* PROMPT
Going down the data below, set down exactly the line with "qor: power_and_ir_drop.p_leak 1.76 nW" and each line after it through the line with "reports/summary.log, run 2"; no other lines.

━━━━━ SUPPLIED RECORDS

`src/rtl/trig_pkg.sv`:
```
package trig_pkg;

    localparam int TRIG_N_ASIC = 4;
    localparam int TRIG_SEL_W  = 4;

    localparam logic [TRIG_SEL_W-1:0] SEL_DR1     = 4'd0;
    localparam logic [TRIG_SEL_W-1:0] SEL_RDR1    = 4'd1;
    localparam logic [TRIG_SEL_W-1:0] SEL_RDR2    = 4'd2;
    localparam int                    SEL_OR_BASE = 8;
    localparam logic [TRIG_SEL_W-1:0] SEL_OR_ALL  = 4'd12;

    typedef enum logic [1:0] {
        ST_IDLE,
        ST_WAIT,
        ST_PULSE,
        ST_GAP
    } trig_state_e;

    typedef struct packed {
        logic                   dr1;
        logic                   rng1;
        logic                   dr2;
        logic                   rng2;
        logic [TRIG_N_ASIC-1:0] orl;
    } trig_src_t;

endpackage

```
`src/rtl/trig_src_mux.sv`:
```
module trig_src_mux
    import trig_pkg::*;
(
    input  trig_src_t             src,
    input  logic [TRIG_SEL_W-1:0] code,
    output logic                  level
);
    logic [TRIG_N_ASIC-1:0] or_hit;

    genvar g;
    generate
        for (g = 0; g < TRIG_N_ASIC; g++) begin : g_or
            assign or_hit[g] = (code == TRIG_SEL_W'(SEL_OR_BASE + g)) & src.orl[g];
        end
    endgenerate

    always_comb begin
        if (code == SEL_DR1)
            level = src.dr1;
        else if (code == SEL_RDR1)
            level = src.rng1 & src.dr1;
        else if (code == SEL_RDR2)
            level = src.rng2 & src.dr2;
        else if (code == SEL_OR_ALL)
            level = |src.orl;
        else
            level = |or_hit;
    end
endmodule

```
`src/rtl/trig_edge_det.sv`:
```
module trig_edge_det (
    input  logic clk,
    input  logic rst,
    input  logic level,
    output logic rise
);
    logic level_q;

    always_ff @(posedge clk) begin
        if (rst) level_q <= 1'b0;
        else     level_q <= level;
    end

    assign rise = level & ~level_q;
endmodule

```
`src/rtl/trig_delay_fsm.sv`:
```
module trig_delay_fsm
    import trig_pkg::*;
#(
    parameter int DLY_W     = 32,
    parameter int PULSE_LEN = 4,
    parameter int GAP_LEN   = 10
) (
    input  logic             clk,
    input  logic             rst,
    input  logic             enable,
    input  logic             rise,
    input  logic [DLY_W-1:0] delay,
    output logic             pulse
);
    localparam logic [DLY_W-1:0] PULSE_LAST = DLY_W'(PULSE_LEN - 1);
    localparam logic [DLY_W-1:0] GAP_LAST   = DLY_W'(GAP_LEN - 1);

    trig_state_e      state;
    logic [DLY_W-1:0] cnt;

    always_ff @(posedge clk) begin
        if (rst || !enable) begin
            state <= ST_IDLE;
            cnt   <= '0;
        end else begin
            unique case (state)
                ST_IDLE: begin
                    if (rise) begin
                        cnt   <= (delay == '0) ? '0 : delay - 1'b1;
                        state <= (delay == '0) ? ST_PULSE : ST_WAIT;
                    end
                end
                ST_WAIT: begin
                    if (cnt == '0) state <= ST_PULSE;
                    else           cnt   <= cnt - 1'b1;
                end
                ST_PULSE: begin
                    if (cnt == PULSE_LAST) begin
                        cnt   <= '0;
                        state <= ST_GAP;
                    end else begin
                        cnt <= cnt + 1'b1;
                    end
                end
                ST_GAP: begin
                    if (cnt == GAP_LAST) begin
                        cnt   <= '0;
                        state <= ST_IDLE;
                    end else begin
                        cnt <= cnt + 1'b1;
                    end
                end
                default: state <= ST_IDLE;
            endcase
        end
    end

    assign pulse = (state == ST_PULSE);
endmodule

```
`src/rtl/trig_pulse_gen.sv`:
```
module trig_pulse_gen
    import trig_pkg::*;
#(
    parameter int DLY_W     = 32,
    parameter int PULSE_LEN = 4,
    parameter int GAP_LEN   = 10
) (
    input  logic                   clk,
    input  logic                   rst,
    input  logic                   src_dr1,
    input  logic                   src_rng1,
    input  logic                   src_dr2,
    input  logic                   src_rng2,
    input  logic [TRIG_N_ASIC-1:0] src_or,
    input  logic [TRIG_SEL_W-1:0]  sel_code,
    input  logic                   delay_mode,
    input  logic [DLY_W-1:0]       delay_cycles,
    output logic                   trig_out
);
    trig_src_t src;
    logic      sel_level;
    logic      sel_rise;
    logic      dly_pulse;

    assign src = '{dr1: src_dr1, rng1: src_rng1, dr2: src_dr2, rng2: src_rng2, orl: src_or};

    trig_src_mux u_mux (
        .src   (src),
        .code  (sel_code),
        .level (sel_level)
    );

    trig_edge_det u_edge (
        .clk   (clk),
        .rst   (rst),
        .level (sel_level),
        .rise  (sel_rise)
    );

    trig_delay_fsm #(
        .DLY_W     (DLY_W),
        .PULSE_LEN (PULSE_LEN),
        .GAP_LEN   (GAP_LEN)
    ) u_fsm (
        .clk    (clk),
        .rst    (rst),
        .enable (delay_mode),
        .rise   (sel_rise),
        .delay  (delay_cycles),
        .pulse  (dly_pulse)
    );

    assign trig_out = rst ? 1'b0 : (delay_mode ? dly_pulse : sel_level);
endmodule

```
`config.mk`:
```
export PLATFORM = sky130hd
export DESIGN_NAME = trig_pulse_gen
export DESIGN_NICKNAME = d
export VERILOG_FILES = /design/src/rtl/trig_pkg.sv /design/src/rtl/trig_src_mux.sv /design/src/rtl/trig_edge_det.sv /design/src/rtl/trig_delay_fsm.sv /design/src/rtl/trig_pulse_gen.sv
export SDC_FILE = /design/constraint.sdc
export NUM_CORES = 1
export LEC_CHECK = 0
export BUFFER_PORTS_ARGS = -buffer_cell sky130_fd_sc_hd__buf_2
export CORE_MARGIN = 8
export CORE_UTILIZATION = 45
export DETAILED_ROUTE_END_ITERATION = 7
export HOLD_SLACK_MARGIN = 0.02
export SETUP_SLACK_MARGIN = 0.4
export SLEW_MARGIN = 20
export SYNTH_ARGS = -nofsm -noshare
export SYNTH_HDL_FRONTEND = slang
export SYNTH_SLANG_ARGS = --single-unit
export TNS_END_PERCENT = 10
```
`constraint.sdc`:
```
create_clock -name clk -period 2.9 [get_ports clk]
set_input_delay 0.29 -clock clk [delete_from_list [all_inputs] [get_ports clk]]
set_output_delay 0.29 -clock clk [all_outputs]
set_load 0.01 [all_outputs]
```
# Yosys cells after proc, flatten, opt, wreduce, memory -nomap -nowiden
# Index checks and enable logic that the tools add are counted.
[word_totals] register_bits=35 elab_cells=59 out_inout_bits=1 input_bits=47
[op_classes] muxes=18 n_reduce_logical=10 n_addsub=3 bitwise=8 n_eq_ne=17
[ops] cell="two-way mux 32 bit" n=5
[ops] cell="case mux 32 bit (4 select lines)" n=1
[ops] cell="logical NOT 32 bit" n=2
[ops] cell="subtractor 32 x 1 -> 32 bit, second input constant" n=2
[ops] cell="adder 32 x 1 -> 32 bit, second input constant" n=1
[ops] cell="== test 32 x 2 -> 1 bit, second input constant" n=1
[ops] cell="== test 32 x 4 -> 1 bit, second input constant" n=1
[ops] cell="== test 4 bit, second input constant" n=5
[ops] cell="two-way mux 2 bit" n=5
[ops] cell="case mux 2 bit (4 select lines)" n=1
[ops] cell="OR reduction 4 bit" n=2
[ops] cell="bitwise AND 1 bit" n=7
[ops] cell="two-way mux 1 bit" n=6
[ops] cell="!= test 2 x 1 -> 1 bit, second input constant" n=3
[ops] cell="== test 2 bit, second input constant" n=2
[ops] cell="== test 4 x 1 -> 1 bit, second input constant" n=1
[ops] cell="== test 4 x 2 -> 1 bit, second input constant" n=1
[ops] cell="logical NOT 4 bit" n=1
[ops] cell="!= test 2 bit, second input constant" n=2
[ops] cell="AND reduction 4 bit" n=1
[ops] cell="== test 2 x 1 -> 1 bit, second input constant" n=1
[ops] cell="logical NOT 2 bit" n=1
[ops] cell="AND reduction 2 bit" n=1
[ops] cell="logical NOT 1 bit" n=1
[ops] cell="2 further kinds" n=2

# Depth between registers and ports, before layout
# Gate-level depths: netlist of the first run.
[depth] word_depth=10 ltp_mapped=11 mapped_depth_nobuf=9

# Modules after synthesis
# Synthesis of the first run repeated with hierarchy kept, for this count alone.
[unflattened] hier_cells=557 area_unflattened_um2=3905.0
[by_module_without_submodules] mod="trig_delay_fsm" seq_area_each_um2=680.7 area_per_inst_um2=3749.8 cells_per_inst=540 n_inst=1
[by_module_without_submodules] mod="trig_src_mux" seq_area_each_um2=0.0 area_per_inst_um2=93.8 cells_per_inst=12 n_inst=1
[by_module_without_submodules] mod="trig_edge_det" seq_area_each_um2=20.0 area_per_inst_um2=47.5 cells_per_inst=3 n_inst=1
[by_module_without_submodules] mod="trig_pulse_gen" seq_area_each_um2=0.0 area_per_inst_um2=13.8 cells_per_inst=2 n_inst=1

# Worst setup path after synthesis of the first run
# Ideal clock, no wire load.
[synth_path] path_type="input to register" startpoint="input delay_cycles[17]" endpoint="register u_fsm.cnt[8]" required_time_ps=2774 setup_time_ps=126 stages=7 n_path_buf=2 path_slack_ps=339 arrival_ps=2435 path_cell_list="or4_4 > or4_4 > buf_6 > o41a_1 > buf_6 > a222oi_1 > o22ai_1"
[synth_between] elab_chain_len=4
[synth_rtl] element="start: declaration" line="trig_pulse_gen.sv:17" source="input logic [DLY_W-1:0] delay_cycles,"
[synth_rtl] element="logical NOT 32 bit" line="trig_delay_fsm.sv:29" source="cnt <= (delay == '0) ? '0 : delay - 1'b1;"
[synth_rtl] element="two-way mux 32 bit" line="trig_delay_fsm.sv:29"
[synth_rtl] element="two-way mux 32 bit" line="trig_delay_fsm.sv:28" source="if (rise) begin"
[synth_rtl] element="case mux 32 bit (4 select lines)" line="trig_delay_fsm.sv:26" source="unique case (state)"
[synth_rtl] element="end signal: assignment" line="trig_delay_fsm.sv:29"
[synth_rtl] element="end signal: assignment" line="trig_delay_fsm.sv:35" source="else cnt <= cnt - 1'b1;"
[synth_rtl] element="end signal: assignment" line="trig_delay_fsm.sv:42" source="cnt <= cnt + 1'b1;"
[synth_rtl] element="end: declaration" line="trig_delay_fsm.sv:19" source="logic [DLY_W-1:0] cnt;"
# Every way passes these cells. The select of a mux whose other input is x is not followed.
# A chain may end at the register's enable or synchronous reset.

# Worst setup path after layout of the first run
[layout_path] startpoint="register u_fsm.cnt[11]" endpoint="register u_fsm.cnt[27]"
[layout_between] elab_chain_len=3 word_cells_on_any_way=11 classes_between="add/sub (2); eq/ne (3); mux (4); reduce/logical (2)"
[layout_rtl] element="adder 32 x 1 -> 32 bit, or another cell as far along" line="trig_delay_fsm.sv:42, trig_delay_fsm.sv:50"
[layout_rtl] element="two-way mux 32 bit, or another cell as far along" line="trig_delay_fsm.sv:46" source="if (cnt == GAP_LAST) begin"
[layout_rtl] element="case mux 32 bit (4 select lines) / AND reduction 2 bit (equally long branches)"
# Parallel ways exist; a longest one is shown, timed or not. The select of a mux whose other input is x is not followed.

==> results of run 1 <==
==> kinds of logic (layout without fill, tap and decap cells) <==
family	after synthesis	in the layout	synth area share
flops	35	35	0.177
mux	3	3	0.0107
fa+ha+maj	10	10	0.0316
simple gates	244	244	0.339
compound gates	176	176	0.297
buf+inv	59	117	0.0607
xor+xnor	38	38	0.0840
==> layout make-up <==
class	count	area, um2	share of cell area
multi-input combinational	471	3120	0.658
sequential	35	707	0.149
timing repair buffer	99	646	0.136
tap	108	135	0.0285
clock buffer	8	100	0.0211
inverter	10	37.5	0.00790
==> power groups by stage <==
stage          Clock [W]  Sequential (W)  Combinational, W
6_report        0.000429        0.000552          0.000787
5_1_grt         0.000447        0.000557          0.000848
4_1_cts         0.000434        0.000547          0.000738
3_5_place_dp           0        0.000557          0.000717
3_3_place_gp           0        0.000556          0.000709
2_1_floorplan          0        0.000532          0.000484
==> cell usage in the layout, fill, tap and decap left out, drive strengths merged, types with 10 or more instances in the layout <==
cell type	count
nand3	21
dfxtp	35
nor2	52
xor2	25
nand2	42
xnor2	13
nand4	19
o22ai	10
buf	99
a21oi	52
or4	13
nor3	28
nor4	20
ha	10
inv	10
o21ai	40
==> metrics by stage <==
stage | std cells | utilization | power [W] | hold slack [ns]
4_1_cts | 730 | 0.540 | 0.00172 | 0.174
3_3_place_gp | 722 | 0.524 | 0.00127 | 0.485
6_report | 731 | 0.550 | 0.00177 | 0.185
5_1_grt | 731 | 0.550 | 0.00185 | 0.184
3_5_place_dp | 722 | 0.524 | 0.00127 | 0.494
2_1_floorplan | 565 | - | 0.00102 | 0.362
==> routing by layer <==
metal / global-route usage / part of all wire
met1: 0.315 / 0.42
met5: 0 / 0
met4: 0.0945 / 0.031
met2: 0.381 / 0.46
met3: 0.0322 / 0.086
==> timing repair <==
| item | in CTS | in global routing |
|---|---|---|
| hold buffers | 0 | 0 |
| endpoints found under the setup margin | 10 | 32 |
| buffers inserted | 0 | 1 |
| resized for setup | 9 | 17 |
| pin swaps | 0 | 3 |
==> state kept, by name, summed over array words and instances (netlist names) <==
signal          count
u_edge.level_q      1
u_fsm.cnt          32
u_fsm.state         2
==> final timing paths <==
check,to,slack (ns),from
min,u_edge.level_q,0.18,rst
max reg2reg,u_fsm.cnt[27],0.37,u_fsm.cnt[11]
min reg2reg,u_fsm.state[1],0.50,u_fsm.state[1]
max,u_fsm.cnt[27],0.37,u_fsm.cnt[11]
==> critical path: stages, from the launching register on <==
cell	delay (ns)
dfxtp_2	0.38
or4_4	0.57
nor4b_4	0.33
nand3_2	0.19
or3_1	0.34
o32ai_1	0.29
o22ai_1	0.20
a21oi_1	0.15
==> reports/summary.log, run 1 <==
qor: outcome.outcome complete, no violations
qor: cts.cts_num_sinks 35
qor: yosys.synthesis.nets 622
qor: hold_path.whs_path_depth 2
qor: yosys.yosysWarnings 0
qor: placed_design.detailedPlace.worstSlack 0.166 ns
qor: timing.maxSlewHeadroom 0.541
qor: yosys.netlist_area 3960 um2
qor: run.max-cap-violations 0
qor: timing.timing.final.setup_violations 0
qor: worst_setup_path.cp.arrival 2.76 ns
qor: power_and_ir_drop.p_clk_frac 0.243
qor: cts.cts.path.max_buffers 2
qor: route.via_count 4833
qor: yosys.syn-mean-instance-area 7.01 um2
qor: floorplan.rows 34
qor: floorplan.die_area 12100 um2
qor: timing.max_freq 395 MHz
qor: timing.worst_slack 0.370 ns
qor: cts.cts_max_level 2
qor: floorplan.floorplan.initialDensity 0.459
qor: global_route.grt_max_degree 31
qor: worst_setup_path.worstSetupPathType flop to flop
qor: yosys.yosys.cell_count.top_type nor2_1
qor: placed_design.place.port_buffers 47
qor: hold_path.worst_hold_path_type input port to flop
qor: power_and_ir_drop.netSwitchingFraction 0.406
qor: global_route.grt.total_usage 0.238
qor: worst_setup_path.cp-start-kind flop
qor: power_and_ir_drop.proportion_of_power_drawn_by_combinational_gates 0.445
qor: timing.fin_crit 2.53 ns
qor: placed_design.gp_congestion 0.915
qor: floorplan.placeable_core_region 8640 um2
qor: cells_and_area.layout-drive-gt1-share 0.230
qor: worst_setup_path.critPathMaxFanout 10
qor: yosys.ys_types 68
qor: route.remaining_drc_errors 0
qor: cells_and_area.antenna_cells_inserted 0
qor: yosys.synth_area_leaders dfxtp_1 (18%), a21oi_1 (6.4%), xor2_1 (5.5%), nor2_1 (4.9%), o21ai_0 (4.7%)
qor: cts.clk_pin_slew 0.09 ns
qor: route.final_ant_viol_nets 0
qor: route.route.detailed.vias_per_inst 6.61
qor: cells_and_area.design.final.nets 679
qor: route.avgRoutedWirePerCell 19.7 um
qor: route.firstDrtPassIters 7
qor: yosys.synth_area_leader_cell dfxtp_1
qor: global_route.vias_in_the_first_global_route 4512
qor: global_route.wire_length_of_the_first_global_routing_pass 22800 um
qor: timing.timing.final.hold_violations 0
qor: timing.final.setup_skew 0.00872 ns
qor: timing.timing_worst_slew_pin_value 0.682 ns
qor: global_route.grt_antenna_before_repair 0
qor: cts.worstSkewPairLatency 0.30 ns
qor: power_and_ir_drop.internal_power 0.00105 W
qor: yosys.seq_area_frac_synth 0.177
qor: cells_and_area.postLayoutCellArea 4750 um2
qor: power_and_ir_drop.p_leak 1.76 nW
qor: timing.accumulated_negative_setup_slack 0 ns
qor: timing.fin_crit_sh 0.873
qor: worst_setup_path.cp-end-kind flop
qor: cells_and_area.fill_cells 841
qor: floorplan.design.portCount 48
qor: cts.cts_root_buffer clkbuf_8
qor: route.detail_route.wirelength 14400 um
qor: yosys.postSynth.asyncResetShare 0
qor: timing.unrepaired_setup_endpoints_after_global_routing true
qor: yosys.yosys_register_bits 35
qor: yosys.count_of_flip_flops_with_a_built_in_enable_after_synthesis 0
qor: power_and_ir_drop.power.switching 0.000717 W
qor: power_and_ir_drop.share_seq_of_total_power 0.312
qor: worst_setup_path.timing.critical_path.required 3.13 ns
qor: cts.cts_tree yes
qor: timing.report.final.slew_viol_count 0
qor: yosys.ys.flop_type dfxtp_1
qor: cts.tritoncts.num_buffers 5
qor: power_and_ir_drop.power.density_cell_area 372 nW/um2
qor: yosys.post-synth-top-area-fraction 0.177
qor: route.drt_iter0_drc 416
qor: floorplan.die_height 110 um
qor: yosys.post_synth_inst_count 565
qor: global_route.grt_remaining_overflow 0
qor: placed_design.placedInstanceArea 4530 um2
qor: floorplan.dieWidth 110 um
qor: worst_setup_path.r2r_cells 7
qor: yosys.synth_top_cells_by_count nor2_1 (52), a21oi_1 (51), clkbuf_1 (42), nand2_1 (42), o21ai_0 (37)
qor: power_and_ir_drop.ir_drop 0.000184 V
qor: placed_design.dpl.hpwl 10600 um
qor: cells_and_area.syn2layout_area_growth 19.9%
(Power assumes the default switching activity.)
==> run 2: changes to the inputs <==
GPL_TIMING_DRIVEN = 0   (was not set)
==> reports/summary.log, run 2 (synthesis gave the netlist of run 1 again) <==
qor: timing.final.setup_skew 0.00547 ns [was 0.00872 ns]
qor: placed_design.placed_cells 720 [was 722]
qor: floorplan.placeable_core_region 8640 um2 [unchanged]
qor: cells_and_area.finish.cell_count_without_fillers 765 [was 731]
qor: worst_setup_path.critical-path-top-delay-family simple AND/OR/NAND/NOR gates [unchanged]
qor: power_and_ir_drop.p_leak 1.90 nW [was 1.76 nW]
qor: timing.max_freq 371 MHz [was 395 MHz]
qor: placed_design.gp_congestion 0.959 [was 0.915]
qor: placed_design.dpl.hpwl 11400 um [was 10600 um]
qor: timing.timing.final.hold_violations 0 [unchanged]
qor: cells_and_area.syn2layout_area_growth 28.4% [was 19.9%]
qor: floorplan.dieWidth 110 um [unchanged]
qor: power_and_ir_drop.ir_drop 0.000216 V [was 0.000184 V]
qor: cts.worstSkewPairLatency 0.30 ns [about the same]
qor: route.detail_route.wirelength 16900 um [was 14400 um]
qor: worst_setup_path.cp-start-kind flop [unchanged]
qor: worst_setup_path.cp.arrival 2.89 ns [was 2.76 ns]
qor: cts.clk_pin_slew 0.09 ns [about the same]
qor: cells_and_area.antenna_cells_inserted 0 [unchanged]
qor: hold_path.worst_hold_path_type input port to flop [unchanged]
qor: outcome.outcome complete, no violations [unchanged]
qor: floorplan.die_height 110 um [unchanged]
qor: cells_and_area.layout.cells.most_common a21oi_1 [was nor2_1]
qor: global_route.grt_remaining_overflow 0 [unchanged]
qor: timing.report.final.slew_viol_count 0 [unchanged]
qor: cts.tritoncts.num_buffers 5 [unchanged]
qor: floorplan.rows 34 [unchanged]
qor: floorplan.floorplan.initialDensity 0.459 [unchanged]
qor: cells_and_area.design.final.nets 713 [was 679]
qor: route.via_count 5088 [was 4833]
qor: cells_and_area.postLayoutCellArea 5080 um2 [was 4750 um2]
qor: timing.fin_crit 2.69 ns [was 2.53 ns]
qor: cells_and_area.most-common-layout-cells a21oi_1 (50), buf_2 (49), nor2_1 (47) [was nor2_1 (52), a21oi_1 (50), buf_4 (49)]
qor: worst_setup_path.critPathMaxFanout 4 [was 10]
qor: cells_and_area.largest_register_ff_count 32 [unchanged]
qor: route.remaining_drc_errors 0 [unchanged]
qor: global_route.grt_antenna_before_repair 0 [unchanged]
qor: route.firstDrtPassIters 6 [was 7]
qor: placed_design.placedInstanceArea 4340 um2 [was 4530 um2]
qor: route.avgRoutedWirePerCell 22.1 um [was 19.7 um]
qor: floorplan.die_area 12100 um2 [unchanged]
qor: route.drt_iter0_drc 545 [was 416]
qor: route.final_ant_viol_nets 0 [unchanged]
qor: placed_design.place.port_buffers 47 [unchanged]
qor: global_route.wire_length_of_the_first_global_routing_pass 25900 um [was 22800 um]
qor: cells_and_area.fill_cells 848 [was 841]
qor: worst_setup_path.worst_path_max_delay_cell or4_4 [unchanged]
qor: worst_setup_path.worstSetupPathType flop to flop [unchanged]
qor: cells_and_area.layout-drive-gt1-share 0.254 [was 0.230]
qor: global_route.grt.total_usage 0.277 [was 0.238]
qor: run.max-cap-violations 0 [unchanged]
qor: worst_setup_path.timing.critical_path.cells buf_6 -> or4_4 -> nor3_4 -> nand4_1 -> or4_4 -> a211o_4 -> buf_6 -> nand3_2 -> o21ai_1 [was or4_4 -> nor4b_4 -> nand3_2 -> or3_1 -> o32ai_1 -> o22ai_1 -> a21oi_1]
qor: cts.cts_root_buffer clkbuf_8 [unchanged]
qor: cells_and_area.reg.largest.list u_fsm.cnt x32, u_fsm.state x2, u_edge.level_q x1 [unchanged]
qor: worst_setup_path.highest_cell_delay_on_the_worst_timing_path 0.54 ns [was 0.57 ns]
qor: timing.timing.final.setup_violations 0 [unchanged]
qor: cts.cts_max_level 2 [unchanged]
qor: timing.timing_worst_slew_pin_value 0.762 ns [was 0.682 ns]
qor: route.route.detailed.vias_per_inst 6.65 [was 6.61]
qor: cells_and_area.reg_with_most_ffs u_fsm.cnt [unchanged]
qor: worst_setup_path.cp-end-kind flop [unchanged]
qor: cts.cts_num_sinks 35 [unchanged]
qor: cts.cts_tree yes [unchanged]
qor: global_route.grt_max_degree 11 [was 31]
qor: floorplan.design.portCount 48 [unchanged]
qor: power_and_ir_drop.power.density_cell_area 368 nW/um2 [was 372 nW/um2]
qor: cts.cts.path.max_buffers 2 [unchanged]
qor: worst_setup_path.path_buf_inv 2 [was 0]
qor: timing.unrepaired_setup_endpoints_after_global_routing true [unchanged]
qor: global_route.vias_in_the_first_global_route 4694 [was 4512]
qor: worst_setup_path.timing.critical_path.required 3.10 ns [was 3.13 ns]
qor: timing.fin_crit_sh 0.929 [was 0.873]
qor: timing.maxSlewHeadroom 0.492 [was 0.541]
==> run 2: changes by cell type in the layout (fill, tap and decap cells not counted), moves of 5 or more <==
cell,before,now
buf_4,49,29
buf_6,2,9
clkbuf_1,1,24
clkbuf_2,0,11
clkbuf_4,0,6
nor2_1,52,47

━━━━━━━━━━

* RESULT OF THE EXERCISE
qor: power_and_ir_drop.p_leak 1.76 nW
qor: timing.accumulated_negative_setup_slack 0 ns
qor: timing.fin_crit_sh 0.873
qor: worst_setup_path.cp-end-kind flop
qor: cells_and_area.fill_cells 841
qor: floorplan.design.portCount 48
qor: cts.cts_root_buffer clkbuf_8
qor: route.detail_route.wirelength 14400 um
qor: yosys.postSynth.asyncResetShare 0
qor: timing.unrepaired_setup_endpoints_after_global_routing true
qor: yosys.yosys_register_bits 35
qor: yosys.count_of_flip_flops_with_a_built_in_enable_after_synthesis 0
qor: power_and_ir_drop.power.switching 0.000717 W
qor: power_and_ir_drop.share_seq_of_total_power 0.312
qor: worst_setup_path.timing.critical_path.required 3.13 ns
qor: cts.cts_tree yes
qor: timing.report.final.slew_viol_count 0
qor: yosys.ys.flop_type dfxtp_1
qor: cts.tritoncts.num_buffers 5
qor: power_and_ir_drop.power.density_cell_area 372 nW/um2
qor: yosys.post-synth-top-area-fraction 0.177
qor: route.drt_iter0_drc 416
qor: floorplan.die_height 110 um
qor: yosys.post_synth_inst_count 565
qor: global_route.grt_remaining_overflow 0
qor: placed_design.placedInstanceArea 4530 um2
qor: floorplan.dieWidth 110 um
qor: worst_setup_path.r2r_cells 7
qor: yosys.synth_top_cells_by_count nor2_1 (52), a21oi_1 (51), clkbuf_1 (42), nand2_1 (42), o21ai_0 (37)
qor: power_and_ir_drop.ir_drop 0.000184 V
qor: placed_design.dpl.hpwl 10600 um
qor: cells_and_area.syn2layout_area_growth 19.9%
(Power assumes the default switching activity.)
==> run 2: changes to the inputs <==
GPL_TIMING_DRIVEN = 0   (was not set)
==> reports/summary.log, run 2 (synthesis gave the netlist of run 1 again) <==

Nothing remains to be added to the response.